As healthy and as long-lived as Norwegians are, they are plagued by one baffling disease: Osteoporosis. As a woman who has lived here for part of her childhood and all of her adulthood, this is something to be concerned about. Is it genetic? Is it dietary? We may have the answer, finally. Good dietary habits when I was a child in Norway included a tablespoon of cod liver oil. As a child, I actually liked the stuff. Didn't like fish, but I didn't mind that spoonful of omega 3's and vitamin D, intended to compensate for the lack of sunshine. (The rule is to take cod liver oil or "tran" in all months with an R in it. There is also the rule not to fish in months without an R in it, so those two rules dovetail nicely.) As an adult I can't stand straight "tran" any more and get my fish oil in capsule form.

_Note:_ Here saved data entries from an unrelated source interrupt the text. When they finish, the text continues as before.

`src/pkg/gcs_consts.vh`:
```
// constants for the gauge coil scan start control block
`ifndef GCS_CONSTS_VH
`define GCS_CONSTS_VH
// register byte offsets
`define GCS_CTRL_OFF      8'h00
`define GCS_MASK_OFF      8'h04
`define GCS_STAT_OFF      8'h08
`define GCS_CMR_PAGE      2'h1
`define GCS_CDR_PAGE      2'h2
// coil index field of a buffer address and the page above it
`define GCS_IDX_LO        2
`define GCS_IDX_HI        5
`define GCS_PAGE_LO       6
`define GCS_PAGE_HI       7
`define GCS_DIR_BIT       0
`define GCS_STAT_W        5
// control register fields
`define GCS_TRIG_BIT      0
`define GCS_AUTO_BIT      1
`define GCS_DIV_LO        2
`define GCS_DIV_HI        3
`define GCS_SYNC_POINT_FLAG_BIT      4
`define GCS_SYNC_FLAG_CLEAR_BIT      5
// address decode kinds
`define GCS_K_NONE        3'h0
`define GCS_K_CTRL        3'h1
`define GCS_K_MASK        3'h2
`define GCS_K_STAT        3'h3
`define GCS_K_CMR         3'h4
`define GCS_K_CDR         3'h5
// sequencer figures
`define GCS_NCOIL         12
`define GCS_FIRST_COIL    4'h0
`define GCS_SYNC_COIL     4'ha
`define GCS_LAST_COIL     4'hb
`define GCS_DIV0_M1       12'h1ff
`define GCS_DIV1_M1       12'h3ff
`define GCS_DIV2_M1       12'h7ff
`define GCS_DIV3_M1       12'hfff
`define GCS_MAG_W         8
`define GCS_MASK_W        6
// reset values
`define GCS_MAG_RST       8'h00
`define GCS_MASK_RST      6'h00
`define GCS_DIV_RST       2'h0
// axi responses
`define GCS_RESP_OKAY     2'h0
`define GCS_RESP_SLVERR   2'h2
`endif

```
`src/design/gcs_scan_ctrl.v`:
```
// scan start, mode select and coil sequencer with axi4-lite registers
`timescale 1ns/1ps
`include "gcs_consts.vh"

module gcs_scan_ctrl (
  // clock and reset
  input  wire        aclk,
  input  wire        aresetn,
  // axi4-lite write address
  input  wire [7:0]  s_axi_awaddr,
  input  wire [2:0]  s_axi_awprot,
  input  wire        s_axi_awvalid,
  output wire        s_axi_awready,
  // axi4-lite write data
  input  wire [31:0] s_axi_wdata,
  input  wire [3:0]  s_axi_wstrb,
  input  wire        s_axi_wvalid,
  output wire        s_axi_wready,
  // axi4-lite write response
  output wire [1:0]  s_axi_bresp,
  output wire        s_axi_bvalid,
  input  wire        s_axi_bready,
  // axi4-lite read address
  input  wire [7:0]  s_axi_araddr,
  input  wire [2:0]  s_axi_arprot,
  input  wire        s_axi_arvalid,
  output wire        s_axi_arready,
  // axi4-lite read data
  output wire [31:0] s_axi_rdata,
  output wire [1:0]  s_axi_rresp,
  output wire        s_axi_rvalid,
  input  wire        s_axi_rready,
  // shared coil drive path
  output wire [7:0]  dac_mag,
  output wire [3:0]  coil_sel,
  output wire        coil_dir,
  output wire        coil_drive_on,
  output wire        coil_update
);

  localparam ST_IDLE = 1'b0;
  localparam ST_SCAN = 1'b1;

  // decode a byte address into a register kind
  function [2:0] addr_kind;
    input [7:0] a;
    begin
      if (a == `GCS_CTRL_OFF)
        addr_kind = `GCS_K_CTRL;
      else if (a == `GCS_MASK_OFF)
        addr_kind = `GCS_K_MASK;
      else if (a == `GCS_STAT_OFF)
        addr_kind = `GCS_K_STAT;
      else if (a[`GCS_PAGE_HI:`GCS_PAGE_LO] == `GCS_CMR_PAGE && a[`GCS_IDX_LO-1:0] == 2'h0 &&
               a[`GCS_IDX_HI:`GCS_IDX_LO] <= `GCS_LAST_COIL)
        addr_kind = `GCS_K_CMR;
      else if (a[`GCS_PAGE_HI:`GCS_PAGE_LO] == `GCS_CDR_PAGE && a[`GCS_IDX_LO-1:0] == 2'h0 &&
               a[`GCS_IDX_HI:`GCS_IDX_LO] <= `GCS_LAST_COIL)
        addr_kind = `GCS_K_CDR;
      else
        addr_kind = `GCS_K_NONE;
    end
  endfunction

  // prescaler terminal count for each divider setting
  function [11:0] div_limit;
    input [1:0] sel;
    begin
      case (sel)
        2'h0:    div_limit = `GCS_DIV0_M1;
        2'h1:    div_limit = `GCS_DIV1_M1;
        2'h2:    div_limit = `GCS_DIV2_M1;
        default: div_limit = `GCS_DIV3_M1;
      endcase
    end
  endfunction

  // bus state
  reg        awready_q;
  reg        wready_q;
  reg        aw_got_q;
  reg        w_got_q;
  reg [7:0]  awaddr_q;
  reg [31:0] wdata_q;
  reg [3:0]  wstrb_q;
  reg        bvalid_q;
  reg [1:0]  bresp_q;
  reg        arready_q;
  reg        rvalid_q;
  reg [31:0] rdata_q;
  reg [1:0]  rresp_q;
  // control state
  reg        trig_q;
  reg        auto_q;
  reg [1:0]  div_sel_q;
  reg        sync_q;
  reg        sync_seen_q;
  reg [5:0]  mask_q;
  reg        state_q;
  reg [3:0]  coil_q;
  reg [11:0] presc_q;
  // coil buffers
  reg [7:0]  mag_m [0:`GCS_NCOIL-1];
  reg [7:0]  mag_s [0:`GCS_NCOIL-1];
  reg        dir_m [0:`GCS_NCOIL-1];
  reg        dir_s [0:`GCS_NCOIL-1];
  // drive outputs
  reg [7:0]  dac_mag_q;
  reg [3:0]  coil_sel_q;
  reg        coil_dir_q;
  reg        drive_on_q;
  reg        update_q;

  wire       wr_go = aw_got_q & w_got_q & ~bvalid_q;
  wire [2:0] wr_kind = addr_kind(awaddr_q);
  wire [2:0] rd_kind = addr_kind(s_axi_araddr);
  wire [3:0] wr_idx = awaddr_q[`GCS_IDX_HI:`GCS_IDX_LO];
  wire       ctrl_wr = wr_go & (wr_kind == `GCS_K_CTRL) & wstrb_q[0];
  wire       ar_fire = s_axi_arvalid & arready_q;

  // a trigger write only counts in manual mode with the bit already clear
  wire       trig_set = ctrl_wr & wdata_q[`GCS_TRIG_BIT] & ~auto_q & ~trig_q;

  // sequencer slot timing
  wire       tick = (state_q == ST_SCAN) & (presc_q == div_limit(div_sel_q));
  wire       idle_go = (state_q == ST_IDLE) & (auto_q | trig_q);
  wire       scan_end = tick & (coil_q == `GCS_LAST_COIL);
  wire       again = auto_q | trig_q;
  wire       slot_start = idle_go | (tick & ~(scan_end & ~again));
  wire [3:0] coil_next = (idle_go | scan_end) ? `GCS_FIRST_COIL : coil_q + 4'h1;
  wire       at_sync = slot_start & (coil_next == `GCS_SYNC_COIL);
  // automatic mode refreshes each slave as its slot begins
  wire       auto_copy = slot_start & auto_q;

  // write channel handshake
  always @(posedge aclk) begin
    if (!aresetn) begin
      awready_q <= 1'b1;
      wready_q  <= 1'b1;
      aw_got_q  <= 1'b0;
      w_got_q   <= 1'b0;
      awaddr_q  <= 8'h00;
      wdata_q   <= 32'h0000_0000;
      wstrb_q   <= 4'h0;
      bvalid_q  <= 1'b0;
      bresp_q   <= `GCS_RESP_OKAY;
    end else begin
      if (s_axi_awvalid && awready_q) begin
        awready_q <= 1'b0;
        aw_got_q  <= 1'b1;
        awaddr_q  <= s_axi_awaddr;
      end
      if (s_axi_wvalid && wready_q) begin
        wready_q <= 1'b0;
        w_got_q  <= 1'b1;
        wdata_q  <= s_axi_wdata;
        wstrb_q  <= s_axi_wstrb;
      end
      if (wr_go) begin
        aw_got_q <= 1'b0;
        w_got_q  <= 1'b0;
        bvalid_q <= 1'b1;
        // status is read-only, so a write to it is refused like a hole
        bresp_q  <= (wr_kind == `GCS_K_NONE || wr_kind == `GCS_K_STAT) ?
                    `GCS_RESP_SLVERR : `GCS_RESP_OKAY;
      end
      if (bvalid_q && s_axi_bready) begin
        bvalid_q  <= 1'b0;
        awready_q <= 1'b1;
        wready_q  <= 1'b1;
      end
    end
  end

  // read channel
  always @(posedge aclk) begin
    if (!aresetn) begin
      arready_q <= 1'b1;
      rvalid_q  <= 1'b0;
      rdata_q   <= 32'h0000_0000;
      rresp_q   <= `GCS_RESP_OKAY;
    end else begin
      if (ar_fire) begin
        arready_q <= 1'b0;
        rvalid_q  <= 1'b1;
        rresp_q   <= `GCS_RESP_OKAY;
        rdata_q   <= 32'h0000_0000;
        case (rd_kind)
          `GCS_K_CTRL: begin
            rdata_q[`GCS_TRIG_BIT]           <= trig_q;
            rdata_q[`GCS_AUTO_BIT]           <= auto_q;
            rdata_q[`GCS_DIV_HI:`GCS_DIV_LO] <= div_sel_q;
            rdata_q[`GCS_SYNC_POINT_FLAG_BIT]           <= sync_q;
          end
          `GCS_K_MASK: rdata_q[`GCS_MASK_W-1:0] <= mask_q;
          `GCS_K_STAT: rdata_q[`GCS_STAT_W-1:0] <= {state_q, coil_q};
          `GCS_K_CMR:  rdata_q[`GCS_MAG_W-1:0] <= mag_m[s_axi_araddr[`GCS_IDX_HI:`GCS_IDX_LO]];
          `GCS_K_CDR:  rdata_q[`GCS_DIR_BIT] <= dir_m[s_axi_araddr[`GCS_IDX_HI:`GCS_IDX_LO]];
          default:     rresp_q <= `GCS_RESP_SLVERR;
        endcase
      end
      if (rvalid_q && s_axi_rready) begin
        rvalid_q  <= 1'b0;
        arready_q <= 1'b1;
      end
    end
  end

  // control register, mask and flags
  always @(posedge aclk) begin
    if (!aresetn) begin
      trig_q      <= 1'b0;
      auto_q      <= 1'b0;
      div_sel_q   <= `GCS_DIV_RST;
      sync_q      <= 1'b0;
      sync_seen_q <= 1'b0;
      mask_q      <= `GCS_MASK_RST;
    end else begin
      if (ctrl_wr) begin
        auto_q    <= wdata_q[`GCS_AUTO_BIT];
        // the top setting is still honoured; keeping off it is software's job
        div_sel_q <= wdata_q[`GCS_DIV_HI:`GCS_DIV_LO];
      end
      if (wr_go && wr_kind == `GCS_K_MASK && wstrb_q[0])
        mask_q <= wdata_q[`GCS_MASK_W-1:0];
      // set wins if both meet: set needs the bit low, the clear at the sync slot does not look at it
      if (trig_set)
        trig_q <= 1'b1;
      else if (at_sync)
        trig_q <= 1'b0;
      // a read that shows the flag set arms the write-one clear
      if (ar_fire && rd_kind == `GCS_K_CTRL && sync_q)
        sync_seen_q <= 1'b1;
      if (at_sync) begin
        sync_q <= 1'b1;
      end else if (ctrl_wr && wdata_q[`GCS_SYNC_FLAG_CLEAR_BIT] && sync_seen_q) begin
        sync_q      <= 1'b0;
        sync_seen_q <= 1'b0;
      end
    end
  end

  // sequencer: twelve equal slots per scan
  always @(posedge aclk) begin
    if (!aresetn) begin
      state_q <= ST_IDLE;
      coil_q  <= `GCS_FIRST_COIL;
      presc_q <= 12'h000;
    end else begin
      case (state_q)
        ST_IDLE: begin
          presc_q <= 12'h000;
          if (idle_go) begin
            state_q <= ST_SCAN;
            coil_q  <= `GCS_FIRST_COIL;
          end
        end
        ST_SCAN: begin
          if (tick) begin
            presc_q <= 12'h000;
            if (scan_end && !again)
              state_q <= ST_IDLE;
            else
              coil_q <= coil_next;
          end else begin
            presc_q <= presc_q + 12'h001;
          end
        end
        default: begin
          state_q <= ST_IDLE;
          coil_q  <= `GCS_FIRST_COIL;
          presc_q <= 12'h000;
        end
      endcase
    end
  end

  // master and slave buffers, one set per coil
  genvar gi;
  generate
    for (gi = 0; gi < `GCS_NCOIL; gi = gi + 1) begin : g_coil
      always @(posedge aclk) begin
        if (!aresetn) begin
          mag_m[gi] <= `GCS_MAG_RST;
          dir_m[gi] <= 1'b0;
          mag_s[gi] <= `GCS_MAG_RST;
          dir_s[gi] <= 1'b0;
        end else begin
          if (wr_go && wr_kind == `GCS_K_CMR && wr_idx == gi && wstrb_q[0])
            mag_m[gi] <= wdata_q[`GCS_MAG_W-1:0];
          if (wr_go && wr_kind == `GCS_K_CDR && wr_idx == gi && wstrb_q[0])
            dir_m[gi] <= wdata_q[`GCS_DIR_BIT];
          if (trig_set || (auto_copy && coil_next == gi)) begin
            mag_s[gi] <= mag_m[gi];
            dir_s[gi] <= dir_m[gi];
          end
        end
      end
    end
  endgenerate

  // shared drive path: magnitude and polarity are separate fields
  always @(posedge aclk) begin
    if (!aresetn) begin
      dac_mag_q  <= `GCS_MAG_RST;
      coil_sel_q <= `GCS_FIRST_COIL;
      coil_dir_q <= 1'b0;
      drive_on_q <= 1'b0;
      update_q   <= 1'b0;
    end else begin
      update_q <= slot_start;
      if (slot_start) begin
        coil_sel_q <= coil_next;
        // automatic mode drives the value being copied in the same slot
        dac_mag_q  <= auto_copy ? mag_m[coil_next] : mag_s[coil_next];
        coil_dir_q <= auto_copy ? dir_m[coil_next] : dir_s[coil_next];
        // a masked gauge keeps its slot but its driver stays off
        drive_on_q <= mask_q[coil_next[3:1]];
      end else if (scan_end) begin
        drive_on_q <= 1'b0;
      end
    end
  end

  assign s_axi_awready = awready_q;
  assign s_axi_wready  = wready_q;
  assign s_axi_bresp   = bresp_q;
  assign s_axi_bvalid  = bvalid_q;
  assign s_axi_arready = arready_q;
  assign s_axi_rdata   = rdata_q;
  assign s_axi_rresp   = rresp_q;
  assign s_axi_rvalid  = rvalid_q;
  assign dac_mag       = dac_mag_q;
  assign coil_sel      = coil_sel_q;
  assign coil_dir      = coil_dir_q;
  assign coil_drive_on = drive_on_q;
  assign coil_update   = update_q;

endmodule // gcs_scan_ctrl

```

In the years since, Norwegian researchers trying to understand the national epidemic of broken hips have proposed many theories: Sedentary lifestyle, not enough milk or calcium in the diet, not enough fish in the diet, not enough sunshine. However, in comparison to countries with a similar population or lifestyle, none of those theories held water.
Water itself may be the reason.
Most fresh water comes from underground, moving in aquifers that give off minerals to the water. All over the world, humans dig wells to get to this water source. But in Norway, our main source of drinking water is surface water. We get it from lakes and reservoirs replenished by rainfall. And that water has hardly any minerals in it since it doesn't pass through rock.
85 % of Norway's drinking water comes from surface water. And the current best theory about why our rate of osteoporosis is so high is the lack of mineral content in our water, especially the lack of magnesium.
It is the one thing that makes sense to me. I have already discovered that magnesium helps my digestion and bowel motility. Now I'm going to double my intake in hopes of compensating for decades of drinking fresh, clear and cold water straight from my tap.
(Re current best theory: PDF article in Norwegian with introductory paragraph in English.)